(INFORMATION)

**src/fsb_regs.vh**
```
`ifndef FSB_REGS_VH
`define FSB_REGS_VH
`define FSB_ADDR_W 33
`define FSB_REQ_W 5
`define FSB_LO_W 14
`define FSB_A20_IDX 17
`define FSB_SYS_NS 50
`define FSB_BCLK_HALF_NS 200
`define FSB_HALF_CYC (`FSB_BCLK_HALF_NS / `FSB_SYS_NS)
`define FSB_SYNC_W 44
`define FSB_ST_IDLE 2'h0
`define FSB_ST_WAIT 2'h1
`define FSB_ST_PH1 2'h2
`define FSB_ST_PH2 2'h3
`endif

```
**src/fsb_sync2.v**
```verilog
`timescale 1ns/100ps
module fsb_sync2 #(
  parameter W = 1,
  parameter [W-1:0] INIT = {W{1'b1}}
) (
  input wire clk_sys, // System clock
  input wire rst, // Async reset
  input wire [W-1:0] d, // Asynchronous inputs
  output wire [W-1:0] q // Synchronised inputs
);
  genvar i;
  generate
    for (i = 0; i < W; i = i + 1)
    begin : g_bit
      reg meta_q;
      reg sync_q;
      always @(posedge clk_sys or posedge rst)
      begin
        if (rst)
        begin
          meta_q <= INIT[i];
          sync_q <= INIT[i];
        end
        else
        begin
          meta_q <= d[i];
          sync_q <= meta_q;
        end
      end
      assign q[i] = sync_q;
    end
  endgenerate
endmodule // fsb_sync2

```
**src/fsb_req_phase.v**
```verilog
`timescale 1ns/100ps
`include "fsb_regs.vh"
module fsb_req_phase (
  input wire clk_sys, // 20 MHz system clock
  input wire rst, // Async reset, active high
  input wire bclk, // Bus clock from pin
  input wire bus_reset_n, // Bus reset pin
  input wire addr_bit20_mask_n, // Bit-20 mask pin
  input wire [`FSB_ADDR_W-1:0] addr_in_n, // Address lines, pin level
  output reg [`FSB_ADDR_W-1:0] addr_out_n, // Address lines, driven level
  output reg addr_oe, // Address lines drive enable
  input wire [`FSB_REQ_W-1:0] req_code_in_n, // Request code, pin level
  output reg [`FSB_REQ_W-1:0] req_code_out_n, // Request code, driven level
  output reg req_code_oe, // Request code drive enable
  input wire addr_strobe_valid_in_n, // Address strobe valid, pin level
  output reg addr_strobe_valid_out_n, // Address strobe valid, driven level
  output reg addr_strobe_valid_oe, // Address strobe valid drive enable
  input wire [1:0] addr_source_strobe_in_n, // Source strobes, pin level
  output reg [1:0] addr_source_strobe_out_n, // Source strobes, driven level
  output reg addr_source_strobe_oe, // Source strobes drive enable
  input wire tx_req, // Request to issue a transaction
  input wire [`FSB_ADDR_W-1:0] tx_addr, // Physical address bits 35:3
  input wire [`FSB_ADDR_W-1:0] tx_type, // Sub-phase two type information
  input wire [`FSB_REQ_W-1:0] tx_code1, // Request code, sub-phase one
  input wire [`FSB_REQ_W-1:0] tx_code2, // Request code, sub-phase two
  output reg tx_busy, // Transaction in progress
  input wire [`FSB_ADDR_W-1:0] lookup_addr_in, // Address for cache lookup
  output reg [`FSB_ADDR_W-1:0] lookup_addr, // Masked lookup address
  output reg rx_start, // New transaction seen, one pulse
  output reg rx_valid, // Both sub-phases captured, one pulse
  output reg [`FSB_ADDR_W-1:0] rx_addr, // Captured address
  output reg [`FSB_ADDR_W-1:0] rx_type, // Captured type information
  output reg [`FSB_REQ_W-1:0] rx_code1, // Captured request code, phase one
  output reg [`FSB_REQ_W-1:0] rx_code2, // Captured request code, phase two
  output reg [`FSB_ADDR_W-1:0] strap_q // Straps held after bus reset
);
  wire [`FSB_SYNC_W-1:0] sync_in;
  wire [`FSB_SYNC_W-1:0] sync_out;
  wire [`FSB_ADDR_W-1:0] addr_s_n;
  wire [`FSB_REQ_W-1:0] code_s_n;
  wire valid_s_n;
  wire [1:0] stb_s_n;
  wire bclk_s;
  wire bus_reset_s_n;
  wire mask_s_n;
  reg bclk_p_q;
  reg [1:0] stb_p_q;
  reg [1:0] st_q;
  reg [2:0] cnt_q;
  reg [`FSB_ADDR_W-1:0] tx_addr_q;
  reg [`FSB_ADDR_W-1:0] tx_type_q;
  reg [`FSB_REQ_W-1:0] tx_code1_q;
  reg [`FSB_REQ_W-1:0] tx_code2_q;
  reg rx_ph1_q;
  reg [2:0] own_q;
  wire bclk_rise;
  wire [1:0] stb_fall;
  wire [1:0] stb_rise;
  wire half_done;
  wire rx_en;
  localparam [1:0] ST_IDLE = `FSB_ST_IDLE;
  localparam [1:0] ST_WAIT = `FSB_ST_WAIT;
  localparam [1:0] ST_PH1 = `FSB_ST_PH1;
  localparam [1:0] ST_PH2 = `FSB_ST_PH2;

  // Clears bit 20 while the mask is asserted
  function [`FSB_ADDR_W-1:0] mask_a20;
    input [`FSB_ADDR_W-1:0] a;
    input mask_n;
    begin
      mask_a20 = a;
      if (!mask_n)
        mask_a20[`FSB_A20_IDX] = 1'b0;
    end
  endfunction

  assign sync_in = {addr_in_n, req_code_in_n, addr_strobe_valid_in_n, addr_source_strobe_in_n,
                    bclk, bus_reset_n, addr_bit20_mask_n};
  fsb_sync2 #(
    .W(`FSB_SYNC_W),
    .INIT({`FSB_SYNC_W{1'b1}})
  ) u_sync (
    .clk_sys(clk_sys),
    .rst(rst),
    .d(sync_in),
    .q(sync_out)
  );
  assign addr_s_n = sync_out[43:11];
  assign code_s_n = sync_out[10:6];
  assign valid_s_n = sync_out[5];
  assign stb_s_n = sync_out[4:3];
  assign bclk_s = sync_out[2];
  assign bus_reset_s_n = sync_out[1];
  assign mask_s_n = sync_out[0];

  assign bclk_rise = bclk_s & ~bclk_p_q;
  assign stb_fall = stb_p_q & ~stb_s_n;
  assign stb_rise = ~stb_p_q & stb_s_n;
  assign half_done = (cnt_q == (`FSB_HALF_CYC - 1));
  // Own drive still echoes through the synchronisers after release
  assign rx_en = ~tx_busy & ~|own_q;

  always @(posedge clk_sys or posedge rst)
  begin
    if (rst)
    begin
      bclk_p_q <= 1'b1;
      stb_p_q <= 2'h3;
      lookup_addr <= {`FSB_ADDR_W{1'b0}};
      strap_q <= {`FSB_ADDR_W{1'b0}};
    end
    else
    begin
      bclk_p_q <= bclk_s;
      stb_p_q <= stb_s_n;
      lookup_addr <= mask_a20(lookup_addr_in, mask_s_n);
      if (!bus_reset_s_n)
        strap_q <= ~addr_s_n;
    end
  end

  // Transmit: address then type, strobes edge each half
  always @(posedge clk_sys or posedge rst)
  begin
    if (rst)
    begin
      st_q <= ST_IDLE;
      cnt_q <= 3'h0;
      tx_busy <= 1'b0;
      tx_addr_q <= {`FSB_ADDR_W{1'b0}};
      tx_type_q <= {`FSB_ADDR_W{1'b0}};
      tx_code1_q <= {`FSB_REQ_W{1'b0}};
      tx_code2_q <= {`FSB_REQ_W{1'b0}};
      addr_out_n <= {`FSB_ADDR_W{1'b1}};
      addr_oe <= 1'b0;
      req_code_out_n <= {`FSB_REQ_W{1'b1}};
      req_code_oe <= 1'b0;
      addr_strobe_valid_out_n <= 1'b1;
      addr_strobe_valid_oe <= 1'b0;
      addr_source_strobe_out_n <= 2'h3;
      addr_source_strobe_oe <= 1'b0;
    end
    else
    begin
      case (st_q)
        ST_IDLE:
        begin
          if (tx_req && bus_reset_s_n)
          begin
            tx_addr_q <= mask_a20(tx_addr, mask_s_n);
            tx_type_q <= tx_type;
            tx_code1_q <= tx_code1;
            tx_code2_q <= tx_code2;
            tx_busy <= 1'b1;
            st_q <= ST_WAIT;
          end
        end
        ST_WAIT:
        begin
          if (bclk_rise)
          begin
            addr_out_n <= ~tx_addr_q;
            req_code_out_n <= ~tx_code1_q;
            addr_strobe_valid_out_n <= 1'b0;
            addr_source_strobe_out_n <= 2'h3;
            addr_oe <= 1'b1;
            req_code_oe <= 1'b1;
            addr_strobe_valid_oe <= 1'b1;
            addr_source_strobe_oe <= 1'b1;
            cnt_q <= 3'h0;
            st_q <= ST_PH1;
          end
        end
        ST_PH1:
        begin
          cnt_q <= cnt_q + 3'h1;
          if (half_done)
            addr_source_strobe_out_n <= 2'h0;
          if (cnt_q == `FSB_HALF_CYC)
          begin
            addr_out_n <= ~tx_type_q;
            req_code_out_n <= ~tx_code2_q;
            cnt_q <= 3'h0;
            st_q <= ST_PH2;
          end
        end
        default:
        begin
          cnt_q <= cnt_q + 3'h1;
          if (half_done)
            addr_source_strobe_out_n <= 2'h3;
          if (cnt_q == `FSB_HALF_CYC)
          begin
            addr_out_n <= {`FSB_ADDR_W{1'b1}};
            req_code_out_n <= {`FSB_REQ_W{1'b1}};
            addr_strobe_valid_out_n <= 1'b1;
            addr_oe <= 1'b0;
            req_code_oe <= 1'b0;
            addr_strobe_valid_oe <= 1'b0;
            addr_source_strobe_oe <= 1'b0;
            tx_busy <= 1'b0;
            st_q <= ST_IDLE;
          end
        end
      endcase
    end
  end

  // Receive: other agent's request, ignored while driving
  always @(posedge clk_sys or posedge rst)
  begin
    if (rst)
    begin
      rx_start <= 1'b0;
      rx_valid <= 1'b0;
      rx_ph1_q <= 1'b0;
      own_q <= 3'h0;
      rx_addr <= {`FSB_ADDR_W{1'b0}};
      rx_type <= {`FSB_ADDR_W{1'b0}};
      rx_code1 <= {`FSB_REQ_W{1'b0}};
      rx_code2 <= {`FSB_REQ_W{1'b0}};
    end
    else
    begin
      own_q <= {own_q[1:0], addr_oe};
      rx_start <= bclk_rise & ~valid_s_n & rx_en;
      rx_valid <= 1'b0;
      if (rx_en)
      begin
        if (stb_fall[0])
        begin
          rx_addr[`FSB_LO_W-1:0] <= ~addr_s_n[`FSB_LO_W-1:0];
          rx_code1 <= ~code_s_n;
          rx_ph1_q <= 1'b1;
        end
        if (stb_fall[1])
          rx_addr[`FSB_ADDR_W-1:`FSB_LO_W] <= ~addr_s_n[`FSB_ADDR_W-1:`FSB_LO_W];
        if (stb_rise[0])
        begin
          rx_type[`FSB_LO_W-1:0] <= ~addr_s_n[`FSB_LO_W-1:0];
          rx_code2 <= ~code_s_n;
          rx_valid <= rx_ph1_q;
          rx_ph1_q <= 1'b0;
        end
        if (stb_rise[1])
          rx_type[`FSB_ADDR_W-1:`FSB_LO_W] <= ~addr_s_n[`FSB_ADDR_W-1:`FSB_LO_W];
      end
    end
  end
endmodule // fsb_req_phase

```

(End INFORMATION)
(INFORMATION)

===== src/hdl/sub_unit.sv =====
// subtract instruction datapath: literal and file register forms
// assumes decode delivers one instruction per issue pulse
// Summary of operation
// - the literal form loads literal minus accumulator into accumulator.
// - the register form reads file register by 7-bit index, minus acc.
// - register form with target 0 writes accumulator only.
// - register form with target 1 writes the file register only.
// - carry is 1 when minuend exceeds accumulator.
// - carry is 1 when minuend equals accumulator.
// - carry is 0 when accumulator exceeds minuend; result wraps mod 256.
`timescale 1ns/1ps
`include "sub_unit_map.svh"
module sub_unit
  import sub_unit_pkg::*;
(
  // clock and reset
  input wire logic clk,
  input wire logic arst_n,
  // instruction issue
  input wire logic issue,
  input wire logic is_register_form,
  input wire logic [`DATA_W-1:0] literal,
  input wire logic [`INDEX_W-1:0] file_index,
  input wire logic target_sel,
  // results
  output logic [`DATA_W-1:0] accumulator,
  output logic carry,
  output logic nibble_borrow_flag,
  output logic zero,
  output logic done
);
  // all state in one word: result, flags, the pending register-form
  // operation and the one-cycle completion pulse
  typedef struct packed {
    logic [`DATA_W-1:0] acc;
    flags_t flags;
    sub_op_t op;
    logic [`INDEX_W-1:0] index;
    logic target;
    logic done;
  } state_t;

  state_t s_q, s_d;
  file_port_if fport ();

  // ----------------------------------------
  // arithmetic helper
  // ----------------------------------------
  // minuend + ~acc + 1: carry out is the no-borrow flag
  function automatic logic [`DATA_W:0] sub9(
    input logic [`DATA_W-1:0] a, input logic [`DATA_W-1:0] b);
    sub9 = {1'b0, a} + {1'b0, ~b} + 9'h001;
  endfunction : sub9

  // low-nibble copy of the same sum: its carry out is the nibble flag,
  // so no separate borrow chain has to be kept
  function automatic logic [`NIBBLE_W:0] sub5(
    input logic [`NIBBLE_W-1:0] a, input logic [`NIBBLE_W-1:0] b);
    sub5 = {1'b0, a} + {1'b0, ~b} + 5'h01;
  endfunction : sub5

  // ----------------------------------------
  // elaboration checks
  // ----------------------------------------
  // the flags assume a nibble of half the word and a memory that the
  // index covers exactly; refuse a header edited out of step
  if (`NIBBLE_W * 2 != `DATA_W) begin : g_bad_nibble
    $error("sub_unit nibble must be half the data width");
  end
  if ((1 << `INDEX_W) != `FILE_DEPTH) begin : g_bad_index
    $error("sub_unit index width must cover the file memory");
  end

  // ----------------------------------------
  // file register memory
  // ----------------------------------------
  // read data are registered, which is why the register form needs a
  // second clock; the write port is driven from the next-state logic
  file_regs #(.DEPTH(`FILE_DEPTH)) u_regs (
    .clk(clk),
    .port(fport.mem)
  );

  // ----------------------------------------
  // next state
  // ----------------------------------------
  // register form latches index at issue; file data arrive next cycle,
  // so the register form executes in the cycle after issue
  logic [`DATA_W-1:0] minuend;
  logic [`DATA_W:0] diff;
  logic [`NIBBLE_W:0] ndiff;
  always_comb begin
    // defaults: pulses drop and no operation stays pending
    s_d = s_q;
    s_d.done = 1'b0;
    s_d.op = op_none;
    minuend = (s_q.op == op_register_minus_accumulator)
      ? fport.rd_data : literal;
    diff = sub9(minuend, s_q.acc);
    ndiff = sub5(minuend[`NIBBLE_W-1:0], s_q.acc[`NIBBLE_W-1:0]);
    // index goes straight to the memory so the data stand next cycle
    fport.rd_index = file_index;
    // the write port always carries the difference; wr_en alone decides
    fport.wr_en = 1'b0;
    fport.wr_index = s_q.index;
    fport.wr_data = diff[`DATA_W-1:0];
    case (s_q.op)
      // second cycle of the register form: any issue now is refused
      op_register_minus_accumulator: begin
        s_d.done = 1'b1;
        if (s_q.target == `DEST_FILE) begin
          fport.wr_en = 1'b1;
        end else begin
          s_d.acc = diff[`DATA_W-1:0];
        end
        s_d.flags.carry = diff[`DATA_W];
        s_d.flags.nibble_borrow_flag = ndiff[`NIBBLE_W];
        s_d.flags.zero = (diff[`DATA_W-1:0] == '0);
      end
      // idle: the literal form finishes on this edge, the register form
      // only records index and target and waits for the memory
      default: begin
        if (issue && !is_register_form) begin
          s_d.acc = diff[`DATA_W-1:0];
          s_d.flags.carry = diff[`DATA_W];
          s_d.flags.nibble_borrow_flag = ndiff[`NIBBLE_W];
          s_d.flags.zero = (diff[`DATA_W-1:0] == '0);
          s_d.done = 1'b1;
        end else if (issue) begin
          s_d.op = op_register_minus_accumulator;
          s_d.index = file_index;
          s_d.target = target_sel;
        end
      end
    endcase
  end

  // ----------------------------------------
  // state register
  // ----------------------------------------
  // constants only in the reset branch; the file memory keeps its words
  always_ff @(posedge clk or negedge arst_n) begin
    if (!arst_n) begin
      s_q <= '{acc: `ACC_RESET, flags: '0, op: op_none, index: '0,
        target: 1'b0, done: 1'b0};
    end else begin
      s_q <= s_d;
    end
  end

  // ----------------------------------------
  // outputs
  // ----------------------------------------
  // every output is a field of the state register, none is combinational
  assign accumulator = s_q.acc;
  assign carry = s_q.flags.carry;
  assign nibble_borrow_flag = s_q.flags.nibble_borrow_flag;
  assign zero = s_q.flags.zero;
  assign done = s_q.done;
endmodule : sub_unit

(End INFORMATION)

» TASK DESCRIPTION:
Check all the records above and select each line where the string "with" is found.

» TASK RESPONSE:
// - register form with target 0 writes accumulator only.
// - register form with target 1 writes the file register only.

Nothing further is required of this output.